*Stored data:*
******************************
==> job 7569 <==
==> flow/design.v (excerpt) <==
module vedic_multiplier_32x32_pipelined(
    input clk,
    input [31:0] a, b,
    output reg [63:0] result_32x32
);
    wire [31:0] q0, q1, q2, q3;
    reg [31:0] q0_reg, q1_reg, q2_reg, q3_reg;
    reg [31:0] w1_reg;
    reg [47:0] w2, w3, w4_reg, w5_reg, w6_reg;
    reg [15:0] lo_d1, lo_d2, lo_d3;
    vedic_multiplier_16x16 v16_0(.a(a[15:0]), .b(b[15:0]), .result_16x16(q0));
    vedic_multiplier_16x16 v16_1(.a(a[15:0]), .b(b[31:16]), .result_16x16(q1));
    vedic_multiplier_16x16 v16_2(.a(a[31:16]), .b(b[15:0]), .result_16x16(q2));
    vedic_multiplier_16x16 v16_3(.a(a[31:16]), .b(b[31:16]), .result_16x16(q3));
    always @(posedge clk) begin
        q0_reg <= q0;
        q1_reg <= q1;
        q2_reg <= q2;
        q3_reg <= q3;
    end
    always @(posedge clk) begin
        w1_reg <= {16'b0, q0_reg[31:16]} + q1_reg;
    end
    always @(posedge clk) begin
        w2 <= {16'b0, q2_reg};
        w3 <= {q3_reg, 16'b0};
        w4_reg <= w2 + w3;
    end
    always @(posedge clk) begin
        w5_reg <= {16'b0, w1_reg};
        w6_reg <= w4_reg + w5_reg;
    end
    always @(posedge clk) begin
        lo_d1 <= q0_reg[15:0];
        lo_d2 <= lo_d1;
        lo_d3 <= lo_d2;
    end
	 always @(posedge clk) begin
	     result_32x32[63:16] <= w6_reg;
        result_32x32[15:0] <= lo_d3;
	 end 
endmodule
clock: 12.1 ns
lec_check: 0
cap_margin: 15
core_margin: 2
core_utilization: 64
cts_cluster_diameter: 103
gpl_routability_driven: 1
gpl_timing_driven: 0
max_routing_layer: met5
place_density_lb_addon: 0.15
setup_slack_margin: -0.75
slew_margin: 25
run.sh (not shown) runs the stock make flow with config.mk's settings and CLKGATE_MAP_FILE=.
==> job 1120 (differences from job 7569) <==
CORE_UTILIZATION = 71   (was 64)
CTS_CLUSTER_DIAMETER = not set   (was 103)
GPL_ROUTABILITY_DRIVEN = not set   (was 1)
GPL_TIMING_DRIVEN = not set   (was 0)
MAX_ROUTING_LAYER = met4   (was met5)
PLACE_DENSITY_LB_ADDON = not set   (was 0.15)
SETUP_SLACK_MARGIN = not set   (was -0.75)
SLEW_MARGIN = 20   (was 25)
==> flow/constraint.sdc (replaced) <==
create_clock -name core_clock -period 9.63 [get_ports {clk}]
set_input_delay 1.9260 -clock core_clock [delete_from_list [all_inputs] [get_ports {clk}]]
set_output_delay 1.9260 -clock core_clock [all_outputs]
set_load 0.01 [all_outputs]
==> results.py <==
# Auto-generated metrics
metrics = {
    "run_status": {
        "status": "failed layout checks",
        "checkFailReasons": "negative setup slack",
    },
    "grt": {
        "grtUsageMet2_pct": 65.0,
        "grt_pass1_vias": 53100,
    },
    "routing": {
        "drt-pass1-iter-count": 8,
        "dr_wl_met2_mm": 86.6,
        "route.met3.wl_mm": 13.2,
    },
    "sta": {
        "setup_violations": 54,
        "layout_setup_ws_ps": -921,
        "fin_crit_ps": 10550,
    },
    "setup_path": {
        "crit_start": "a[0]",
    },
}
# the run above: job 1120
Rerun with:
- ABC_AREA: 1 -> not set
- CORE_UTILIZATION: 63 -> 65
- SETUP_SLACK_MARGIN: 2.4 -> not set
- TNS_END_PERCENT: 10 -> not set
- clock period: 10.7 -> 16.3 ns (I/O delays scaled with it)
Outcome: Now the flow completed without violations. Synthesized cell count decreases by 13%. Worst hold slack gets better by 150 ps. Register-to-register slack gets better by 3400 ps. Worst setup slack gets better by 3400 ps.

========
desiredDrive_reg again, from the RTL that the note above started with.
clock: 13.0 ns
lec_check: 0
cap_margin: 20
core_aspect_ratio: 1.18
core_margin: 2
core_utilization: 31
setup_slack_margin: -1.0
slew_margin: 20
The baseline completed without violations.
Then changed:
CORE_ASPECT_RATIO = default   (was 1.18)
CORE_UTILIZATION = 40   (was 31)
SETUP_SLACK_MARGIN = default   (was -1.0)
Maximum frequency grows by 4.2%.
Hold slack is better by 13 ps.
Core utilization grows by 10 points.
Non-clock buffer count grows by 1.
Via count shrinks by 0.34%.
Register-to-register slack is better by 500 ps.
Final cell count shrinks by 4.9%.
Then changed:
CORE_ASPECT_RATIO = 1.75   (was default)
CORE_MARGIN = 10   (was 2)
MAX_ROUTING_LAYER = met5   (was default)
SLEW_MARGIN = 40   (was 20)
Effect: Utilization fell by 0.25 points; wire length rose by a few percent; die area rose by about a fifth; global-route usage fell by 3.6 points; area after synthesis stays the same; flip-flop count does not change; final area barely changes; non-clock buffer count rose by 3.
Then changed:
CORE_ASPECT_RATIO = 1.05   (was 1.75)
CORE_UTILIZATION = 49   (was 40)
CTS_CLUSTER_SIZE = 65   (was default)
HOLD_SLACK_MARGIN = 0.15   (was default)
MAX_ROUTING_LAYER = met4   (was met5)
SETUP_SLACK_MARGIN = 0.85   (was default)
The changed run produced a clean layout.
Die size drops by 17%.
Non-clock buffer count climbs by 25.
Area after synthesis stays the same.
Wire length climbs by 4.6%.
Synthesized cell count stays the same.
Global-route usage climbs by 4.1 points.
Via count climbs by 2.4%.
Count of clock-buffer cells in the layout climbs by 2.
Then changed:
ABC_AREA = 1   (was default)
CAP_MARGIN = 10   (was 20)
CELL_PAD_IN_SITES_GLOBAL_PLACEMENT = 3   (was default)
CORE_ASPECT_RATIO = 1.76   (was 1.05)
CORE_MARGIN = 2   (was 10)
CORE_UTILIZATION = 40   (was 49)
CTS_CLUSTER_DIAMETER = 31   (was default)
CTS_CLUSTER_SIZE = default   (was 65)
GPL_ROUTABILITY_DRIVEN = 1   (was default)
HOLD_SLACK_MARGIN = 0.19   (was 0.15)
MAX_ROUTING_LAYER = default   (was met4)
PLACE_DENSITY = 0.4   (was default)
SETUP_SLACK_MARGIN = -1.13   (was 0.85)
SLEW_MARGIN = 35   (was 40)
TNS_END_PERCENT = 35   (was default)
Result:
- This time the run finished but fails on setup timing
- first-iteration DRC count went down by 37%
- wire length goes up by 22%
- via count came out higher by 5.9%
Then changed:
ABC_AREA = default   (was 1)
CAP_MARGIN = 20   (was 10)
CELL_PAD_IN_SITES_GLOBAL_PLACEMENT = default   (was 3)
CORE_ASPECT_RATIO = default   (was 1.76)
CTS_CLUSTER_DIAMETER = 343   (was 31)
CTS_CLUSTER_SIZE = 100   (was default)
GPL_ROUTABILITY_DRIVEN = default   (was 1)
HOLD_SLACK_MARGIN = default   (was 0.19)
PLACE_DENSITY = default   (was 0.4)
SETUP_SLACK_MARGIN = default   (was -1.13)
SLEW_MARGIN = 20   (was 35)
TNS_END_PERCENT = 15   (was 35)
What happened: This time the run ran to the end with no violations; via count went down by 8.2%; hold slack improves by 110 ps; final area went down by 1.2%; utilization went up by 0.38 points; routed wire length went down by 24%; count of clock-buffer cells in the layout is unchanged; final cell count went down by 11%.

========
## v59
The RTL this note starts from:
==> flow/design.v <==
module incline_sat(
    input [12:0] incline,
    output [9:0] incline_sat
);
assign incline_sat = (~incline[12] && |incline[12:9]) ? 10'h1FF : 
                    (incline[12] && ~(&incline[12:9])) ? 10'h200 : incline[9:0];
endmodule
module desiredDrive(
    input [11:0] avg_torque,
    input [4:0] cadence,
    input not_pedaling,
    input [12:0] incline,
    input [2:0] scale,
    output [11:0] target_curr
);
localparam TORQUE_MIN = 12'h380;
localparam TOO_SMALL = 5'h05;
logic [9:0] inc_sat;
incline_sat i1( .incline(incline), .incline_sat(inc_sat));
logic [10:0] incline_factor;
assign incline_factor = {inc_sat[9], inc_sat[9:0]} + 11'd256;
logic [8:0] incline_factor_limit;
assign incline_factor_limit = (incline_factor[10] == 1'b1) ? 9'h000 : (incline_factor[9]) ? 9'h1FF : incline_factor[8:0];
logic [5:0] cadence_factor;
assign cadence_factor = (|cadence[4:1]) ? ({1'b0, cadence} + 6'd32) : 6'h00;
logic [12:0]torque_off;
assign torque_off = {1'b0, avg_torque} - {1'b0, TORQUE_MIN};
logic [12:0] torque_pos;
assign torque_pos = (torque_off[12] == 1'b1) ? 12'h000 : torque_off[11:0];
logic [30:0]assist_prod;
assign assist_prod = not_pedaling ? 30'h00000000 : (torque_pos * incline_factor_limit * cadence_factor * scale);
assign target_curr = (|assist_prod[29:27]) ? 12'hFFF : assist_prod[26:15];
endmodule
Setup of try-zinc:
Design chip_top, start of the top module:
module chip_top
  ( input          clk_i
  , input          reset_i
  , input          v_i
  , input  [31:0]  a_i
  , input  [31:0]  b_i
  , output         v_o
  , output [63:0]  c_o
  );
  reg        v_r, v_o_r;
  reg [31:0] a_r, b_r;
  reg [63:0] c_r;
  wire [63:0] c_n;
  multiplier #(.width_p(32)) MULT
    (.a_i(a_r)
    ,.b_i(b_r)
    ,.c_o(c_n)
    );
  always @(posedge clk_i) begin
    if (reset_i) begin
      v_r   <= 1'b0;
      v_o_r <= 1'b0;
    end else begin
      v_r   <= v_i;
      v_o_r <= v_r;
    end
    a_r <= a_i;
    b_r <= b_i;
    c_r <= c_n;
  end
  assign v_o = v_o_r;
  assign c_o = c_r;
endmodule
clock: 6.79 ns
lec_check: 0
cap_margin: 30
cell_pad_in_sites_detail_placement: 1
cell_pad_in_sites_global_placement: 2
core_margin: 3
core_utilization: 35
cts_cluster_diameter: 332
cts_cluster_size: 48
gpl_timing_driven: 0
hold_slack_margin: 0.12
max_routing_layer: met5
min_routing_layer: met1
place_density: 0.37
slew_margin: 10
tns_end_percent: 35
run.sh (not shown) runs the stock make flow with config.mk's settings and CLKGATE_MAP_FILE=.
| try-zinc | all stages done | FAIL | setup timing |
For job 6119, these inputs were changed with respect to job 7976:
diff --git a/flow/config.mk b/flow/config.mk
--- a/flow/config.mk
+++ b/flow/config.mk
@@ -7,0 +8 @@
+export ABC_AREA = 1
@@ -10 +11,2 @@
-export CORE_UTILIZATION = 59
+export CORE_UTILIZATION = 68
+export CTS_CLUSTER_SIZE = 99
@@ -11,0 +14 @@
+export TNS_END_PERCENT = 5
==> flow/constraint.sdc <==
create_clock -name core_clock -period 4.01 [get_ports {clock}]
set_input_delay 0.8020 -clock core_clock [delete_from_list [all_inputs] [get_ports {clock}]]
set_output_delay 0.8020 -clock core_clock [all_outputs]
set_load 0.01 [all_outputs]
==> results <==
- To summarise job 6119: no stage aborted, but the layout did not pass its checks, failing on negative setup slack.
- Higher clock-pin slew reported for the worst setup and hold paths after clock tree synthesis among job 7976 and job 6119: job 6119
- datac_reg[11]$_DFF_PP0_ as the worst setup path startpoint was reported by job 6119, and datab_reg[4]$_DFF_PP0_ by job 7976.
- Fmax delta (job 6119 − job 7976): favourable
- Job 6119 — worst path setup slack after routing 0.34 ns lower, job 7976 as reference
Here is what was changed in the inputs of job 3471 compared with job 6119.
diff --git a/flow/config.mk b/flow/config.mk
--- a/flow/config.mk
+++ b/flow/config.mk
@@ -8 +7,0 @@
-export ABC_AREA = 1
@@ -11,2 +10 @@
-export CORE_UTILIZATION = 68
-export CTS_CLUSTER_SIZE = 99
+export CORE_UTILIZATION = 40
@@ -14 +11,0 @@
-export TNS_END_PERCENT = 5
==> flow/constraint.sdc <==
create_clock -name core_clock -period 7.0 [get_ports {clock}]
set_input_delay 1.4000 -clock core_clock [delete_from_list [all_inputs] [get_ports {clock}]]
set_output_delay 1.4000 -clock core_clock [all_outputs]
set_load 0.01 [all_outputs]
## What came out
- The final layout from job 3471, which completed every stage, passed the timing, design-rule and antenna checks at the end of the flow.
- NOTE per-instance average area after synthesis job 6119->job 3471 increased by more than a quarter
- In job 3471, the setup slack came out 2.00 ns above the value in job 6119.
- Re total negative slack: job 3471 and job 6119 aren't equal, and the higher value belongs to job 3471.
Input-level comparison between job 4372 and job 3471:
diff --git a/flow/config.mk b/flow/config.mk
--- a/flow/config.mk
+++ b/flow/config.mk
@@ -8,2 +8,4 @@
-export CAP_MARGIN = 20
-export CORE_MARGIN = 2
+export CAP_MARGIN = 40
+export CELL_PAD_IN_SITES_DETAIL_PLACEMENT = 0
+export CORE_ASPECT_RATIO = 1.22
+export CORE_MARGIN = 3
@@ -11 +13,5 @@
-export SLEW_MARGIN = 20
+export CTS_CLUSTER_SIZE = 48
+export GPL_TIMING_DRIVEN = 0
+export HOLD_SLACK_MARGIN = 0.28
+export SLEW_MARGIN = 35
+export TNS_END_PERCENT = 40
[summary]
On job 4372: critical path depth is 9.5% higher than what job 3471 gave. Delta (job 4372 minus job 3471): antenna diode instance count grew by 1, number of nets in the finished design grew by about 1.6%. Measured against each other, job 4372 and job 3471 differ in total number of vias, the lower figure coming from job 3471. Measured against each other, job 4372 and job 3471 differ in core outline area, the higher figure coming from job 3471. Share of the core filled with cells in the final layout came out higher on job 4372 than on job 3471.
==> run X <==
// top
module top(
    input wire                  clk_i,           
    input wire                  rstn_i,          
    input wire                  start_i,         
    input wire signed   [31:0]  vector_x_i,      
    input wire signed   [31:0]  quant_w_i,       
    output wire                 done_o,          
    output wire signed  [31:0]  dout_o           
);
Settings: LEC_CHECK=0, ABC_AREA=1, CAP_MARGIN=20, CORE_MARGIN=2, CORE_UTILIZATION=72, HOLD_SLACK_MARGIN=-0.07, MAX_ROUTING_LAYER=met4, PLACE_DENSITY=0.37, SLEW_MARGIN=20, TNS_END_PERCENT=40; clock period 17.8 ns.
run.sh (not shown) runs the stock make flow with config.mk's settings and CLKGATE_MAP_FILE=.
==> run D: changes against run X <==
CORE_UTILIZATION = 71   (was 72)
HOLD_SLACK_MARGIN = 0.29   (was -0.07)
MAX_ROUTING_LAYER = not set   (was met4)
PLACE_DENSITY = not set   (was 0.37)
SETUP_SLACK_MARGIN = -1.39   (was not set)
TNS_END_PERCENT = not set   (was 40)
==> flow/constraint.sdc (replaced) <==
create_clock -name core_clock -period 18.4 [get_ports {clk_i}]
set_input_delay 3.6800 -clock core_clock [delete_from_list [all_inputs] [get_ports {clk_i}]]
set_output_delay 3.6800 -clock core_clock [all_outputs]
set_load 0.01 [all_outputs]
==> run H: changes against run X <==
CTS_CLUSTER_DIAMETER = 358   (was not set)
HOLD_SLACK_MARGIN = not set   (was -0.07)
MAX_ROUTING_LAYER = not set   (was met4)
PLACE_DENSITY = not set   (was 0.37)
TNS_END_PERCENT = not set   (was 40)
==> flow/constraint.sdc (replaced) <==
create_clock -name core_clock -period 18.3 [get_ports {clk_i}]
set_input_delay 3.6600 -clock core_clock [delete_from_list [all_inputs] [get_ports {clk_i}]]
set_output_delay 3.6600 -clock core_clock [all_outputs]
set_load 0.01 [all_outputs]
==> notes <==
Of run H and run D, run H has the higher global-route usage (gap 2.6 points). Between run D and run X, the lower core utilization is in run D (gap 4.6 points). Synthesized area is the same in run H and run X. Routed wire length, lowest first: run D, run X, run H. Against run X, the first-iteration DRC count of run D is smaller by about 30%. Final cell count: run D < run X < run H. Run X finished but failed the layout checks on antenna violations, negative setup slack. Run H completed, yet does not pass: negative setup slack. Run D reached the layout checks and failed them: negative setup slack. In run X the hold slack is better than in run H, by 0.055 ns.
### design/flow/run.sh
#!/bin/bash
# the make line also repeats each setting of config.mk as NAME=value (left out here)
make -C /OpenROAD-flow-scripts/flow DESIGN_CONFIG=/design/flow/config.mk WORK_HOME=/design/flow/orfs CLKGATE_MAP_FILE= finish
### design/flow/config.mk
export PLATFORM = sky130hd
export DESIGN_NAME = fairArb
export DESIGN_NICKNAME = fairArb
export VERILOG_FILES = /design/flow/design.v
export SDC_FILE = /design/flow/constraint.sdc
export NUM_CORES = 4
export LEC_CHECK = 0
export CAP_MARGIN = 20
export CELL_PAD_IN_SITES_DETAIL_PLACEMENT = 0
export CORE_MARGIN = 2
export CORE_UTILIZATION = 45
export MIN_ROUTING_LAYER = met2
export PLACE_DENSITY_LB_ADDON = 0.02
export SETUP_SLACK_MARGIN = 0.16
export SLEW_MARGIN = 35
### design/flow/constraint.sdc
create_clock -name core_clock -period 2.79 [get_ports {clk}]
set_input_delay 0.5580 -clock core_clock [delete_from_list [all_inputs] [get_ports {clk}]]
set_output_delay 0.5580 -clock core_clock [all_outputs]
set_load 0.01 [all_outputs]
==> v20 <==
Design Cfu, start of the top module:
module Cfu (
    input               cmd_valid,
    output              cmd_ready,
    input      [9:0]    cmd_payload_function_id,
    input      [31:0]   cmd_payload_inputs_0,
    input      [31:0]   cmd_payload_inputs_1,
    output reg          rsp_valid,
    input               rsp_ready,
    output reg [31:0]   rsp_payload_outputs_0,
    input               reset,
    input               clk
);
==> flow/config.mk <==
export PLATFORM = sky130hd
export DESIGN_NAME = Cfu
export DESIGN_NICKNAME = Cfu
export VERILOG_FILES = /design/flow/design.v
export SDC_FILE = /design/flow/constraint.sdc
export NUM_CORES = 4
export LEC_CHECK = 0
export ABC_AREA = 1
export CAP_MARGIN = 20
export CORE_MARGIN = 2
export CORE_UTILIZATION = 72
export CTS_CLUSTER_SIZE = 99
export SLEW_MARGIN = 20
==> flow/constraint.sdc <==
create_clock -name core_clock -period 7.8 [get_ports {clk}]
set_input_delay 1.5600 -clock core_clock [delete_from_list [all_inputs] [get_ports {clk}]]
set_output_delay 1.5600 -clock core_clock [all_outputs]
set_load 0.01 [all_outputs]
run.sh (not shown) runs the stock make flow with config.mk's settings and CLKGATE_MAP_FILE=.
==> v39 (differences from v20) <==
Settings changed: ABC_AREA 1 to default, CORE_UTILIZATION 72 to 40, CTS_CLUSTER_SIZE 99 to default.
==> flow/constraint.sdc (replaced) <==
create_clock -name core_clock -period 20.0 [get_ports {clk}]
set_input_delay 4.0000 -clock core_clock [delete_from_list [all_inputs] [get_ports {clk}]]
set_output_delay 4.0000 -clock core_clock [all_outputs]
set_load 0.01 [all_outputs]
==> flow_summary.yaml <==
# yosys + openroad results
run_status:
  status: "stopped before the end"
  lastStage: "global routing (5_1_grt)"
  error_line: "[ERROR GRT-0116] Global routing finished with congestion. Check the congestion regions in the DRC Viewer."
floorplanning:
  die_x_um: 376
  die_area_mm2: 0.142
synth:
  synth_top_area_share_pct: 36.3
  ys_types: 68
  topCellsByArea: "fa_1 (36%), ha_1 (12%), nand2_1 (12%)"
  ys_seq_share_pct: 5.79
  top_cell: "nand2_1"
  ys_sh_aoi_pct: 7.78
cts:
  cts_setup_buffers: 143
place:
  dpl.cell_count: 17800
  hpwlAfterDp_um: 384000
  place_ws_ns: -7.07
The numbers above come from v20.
******************************
*WHAT YOU HAVE TO DO:* Will you return exactly the lines above from the one with "Here is what" down to the one with "-export TNS_END_PERCENT = 5", counting both as part of the range?

*TASK RESPONSE:*
Here is what was changed in the inputs of job 3471 compared with job 6119.
diff --git a/flow/config.mk b/flow/config.mk
--- a/flow/config.mk
+++ b/flow/config.mk
@@ -8 +7,0 @@
-export ABC_AREA = 1
@@ -11,2 +10 @@
-export CORE_UTILIZATION = 68
-export CTS_CLUSTER_SIZE = 99
+export CORE_UTILIZATION = 40
@@ -14 +11,0 @@
-export TNS_END_PERCENT = 5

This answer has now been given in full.